Letztes Update:
20210102013048

10:13
25.08.2020
Forscher aus Aachen und Frankfurt haben eine Methode zur Überwachung von Corona-Infektionen über das Abwasser entwickelt. Erstmals für Deutschland sei gezeigt worden, dass sich Genmaterial von Sars-CoV-2 mit modernen molekularen Methoden in Kläranlagen nachweisen lasse, teilt die RWTH Aachen mit. Die gemessene "Virenfracht" einer Anlage erlaube dabei Rückschlüsse auf die Anzahl der mit Covid-19 infizierten Menschen im Einzugsgebiet. "Die Sensitivität ist ausreichend, um als Frühwarnsystem anzuzeigen, ob der Maßnahmenwert von 50 Inzidenzen pro 100.000 Einwohnern überschritten wird", teilt die Hochschule mit. 
Die Idee hinter dem Ansatz: Infizierte scheiden zumindest Fragmente des Coronavirus über ihre Fäkalien aus. Abwasser könnte daher Aufschluss über die Zahl der Corona-Fälle in der Bevölkerung geben. Daher wird seit Beginn der Pandemie an entsprechenden Verfahren geforscht. 

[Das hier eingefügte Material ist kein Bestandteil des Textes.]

### src/rtl/rrwn_pkg.sv
`timescale 1ns / 1ps
// ---------------------------------------------------------------------------
// rrwn_pkg
// Shared types and codes for the realtime receive window with NACK queue.
// ---------------------------------------------------------------------------
package rrwn_pkg;

   localparam int SEQ_W  = 31;
   localparam int TIME_W = 32;

   localparam logic [SEQ_W-1:0] SEQ_MAX    = 31'h7FFF_FFFF;
   localparam logic [SEQ_W-1:0] HIST_RESET = 31'd1000000;

   // request opcode
   typedef enum logic {
      OP_DATA  = 1'b0,
      OP_FLUSH = 1'b1
   } op_type;

   // result kind
   typedef enum logic [1:0] {
      KIND_VERDICT = 2'd0,
      KIND_NACK    = 2'd1,
      KIND_EMPTY   = 2'd2
   } kind_type;

   // packet verdict
   typedef enum logic [1:0] {
      VERD_NEW  = 2'd0,
      VERD_LATE = 2'd1,
      VERD_OLD  = 2'd2,
      VERD_DUP  = 2'd3
   } verdict_type;

   // sequencer states
   typedef enum logic [3:0] {
      ST_CLEAR,
      ST_IDLE,
      ST_DUP,
      ST_AGE_RD,
      ST_AGE_CHK,
      ST_DECIDE,
      ST_MOD,
      ST_FORCE,
      ST_GAP,
      ST_NACK,
      ST_RESP,
      ST_FL_RD,
      ST_FL_LOAD,
      ST_FL_RESP
   } state_type;

endpackage
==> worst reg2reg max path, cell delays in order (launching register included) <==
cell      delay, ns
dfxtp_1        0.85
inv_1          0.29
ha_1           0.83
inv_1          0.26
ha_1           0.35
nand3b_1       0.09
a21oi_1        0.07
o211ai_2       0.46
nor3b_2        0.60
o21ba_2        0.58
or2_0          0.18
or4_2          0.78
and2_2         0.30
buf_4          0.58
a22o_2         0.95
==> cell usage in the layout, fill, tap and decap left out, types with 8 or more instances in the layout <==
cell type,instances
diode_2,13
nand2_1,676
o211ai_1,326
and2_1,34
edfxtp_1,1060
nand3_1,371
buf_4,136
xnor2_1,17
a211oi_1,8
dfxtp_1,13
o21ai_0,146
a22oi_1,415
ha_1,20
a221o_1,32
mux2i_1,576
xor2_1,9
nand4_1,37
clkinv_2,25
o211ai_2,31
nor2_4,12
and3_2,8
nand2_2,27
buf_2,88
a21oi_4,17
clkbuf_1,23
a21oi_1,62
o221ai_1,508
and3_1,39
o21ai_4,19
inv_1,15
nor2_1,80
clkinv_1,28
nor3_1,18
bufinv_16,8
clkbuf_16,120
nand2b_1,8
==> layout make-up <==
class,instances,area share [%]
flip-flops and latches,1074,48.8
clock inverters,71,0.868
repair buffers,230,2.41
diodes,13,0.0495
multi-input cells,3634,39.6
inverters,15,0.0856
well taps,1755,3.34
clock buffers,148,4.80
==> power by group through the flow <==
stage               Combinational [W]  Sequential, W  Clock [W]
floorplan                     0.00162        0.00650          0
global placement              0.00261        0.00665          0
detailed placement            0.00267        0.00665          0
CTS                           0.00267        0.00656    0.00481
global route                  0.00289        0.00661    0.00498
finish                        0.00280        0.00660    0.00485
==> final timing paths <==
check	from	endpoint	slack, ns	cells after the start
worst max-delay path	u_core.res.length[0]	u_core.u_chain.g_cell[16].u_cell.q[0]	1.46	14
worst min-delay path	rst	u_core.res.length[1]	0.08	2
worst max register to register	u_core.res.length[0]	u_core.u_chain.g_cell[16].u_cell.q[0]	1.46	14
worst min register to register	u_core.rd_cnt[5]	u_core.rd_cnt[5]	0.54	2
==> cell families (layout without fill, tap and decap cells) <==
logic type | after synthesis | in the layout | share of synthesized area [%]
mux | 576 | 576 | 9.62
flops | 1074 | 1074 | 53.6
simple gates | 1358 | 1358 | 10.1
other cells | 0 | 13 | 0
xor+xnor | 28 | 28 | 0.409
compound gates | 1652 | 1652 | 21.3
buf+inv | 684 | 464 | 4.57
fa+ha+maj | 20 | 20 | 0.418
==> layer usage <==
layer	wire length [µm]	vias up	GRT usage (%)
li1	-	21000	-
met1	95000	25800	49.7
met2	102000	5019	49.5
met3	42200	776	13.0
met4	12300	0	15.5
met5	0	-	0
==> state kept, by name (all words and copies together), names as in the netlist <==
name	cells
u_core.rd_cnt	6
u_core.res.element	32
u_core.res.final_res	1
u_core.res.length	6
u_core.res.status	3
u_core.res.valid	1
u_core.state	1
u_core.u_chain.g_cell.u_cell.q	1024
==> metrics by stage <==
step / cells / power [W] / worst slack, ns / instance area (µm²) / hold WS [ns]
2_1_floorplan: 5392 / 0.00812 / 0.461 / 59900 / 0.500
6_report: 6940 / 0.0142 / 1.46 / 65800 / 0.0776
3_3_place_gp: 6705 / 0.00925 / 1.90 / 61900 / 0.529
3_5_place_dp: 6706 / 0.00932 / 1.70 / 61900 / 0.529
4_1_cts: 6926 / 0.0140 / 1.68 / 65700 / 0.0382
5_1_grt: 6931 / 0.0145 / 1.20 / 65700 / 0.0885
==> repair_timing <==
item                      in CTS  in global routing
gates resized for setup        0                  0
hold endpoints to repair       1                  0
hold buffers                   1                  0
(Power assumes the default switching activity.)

Vor zwei Jahren konnten Besucher des Oktoberfestes noch kräftig anstoßen. Münchens Oberbürgermeister hofft nun, dass das auch im nächsten Jahr wieder möglich sein wird. Foto: Felix Hörhager/dpa

07:53
25.08.2020
Nachdem das Oktoberfest in diesem Jahr wegen der Pandemie ausfällt, hofft Münchens Oberbürgermeister Dieter Reiter (SPD) auf eine Wiesn 2021. Wenn es einen Impfstoff geben sollte, stehe einem Oktoberfest im kommenden Jahr nichts im Wege, sagte Reiter dem "Münchner Merkur". Er halte es für möglich, dass bis 2021 ein solcher Impfstoff gefunden ist. "Die ganze Welt beteiligt sich schließlich an der Forschung."
Zuversichtlich ist der Stadtchef auch, was die Christkindlmärkte in München betrifft. Die Verwaltung arbeite an einem Konzept, wie die Märkte in diesem Jahr stattfinden könnten. Es müssten Abstände gewährleistet sein, um Menschenansammlungen zu verhindern. "Ich fände es schön, zu Weihnachten ein kleines Zeichen der Normalität nach diesem schwierigen Jahr zu setzen", sagt Reiter.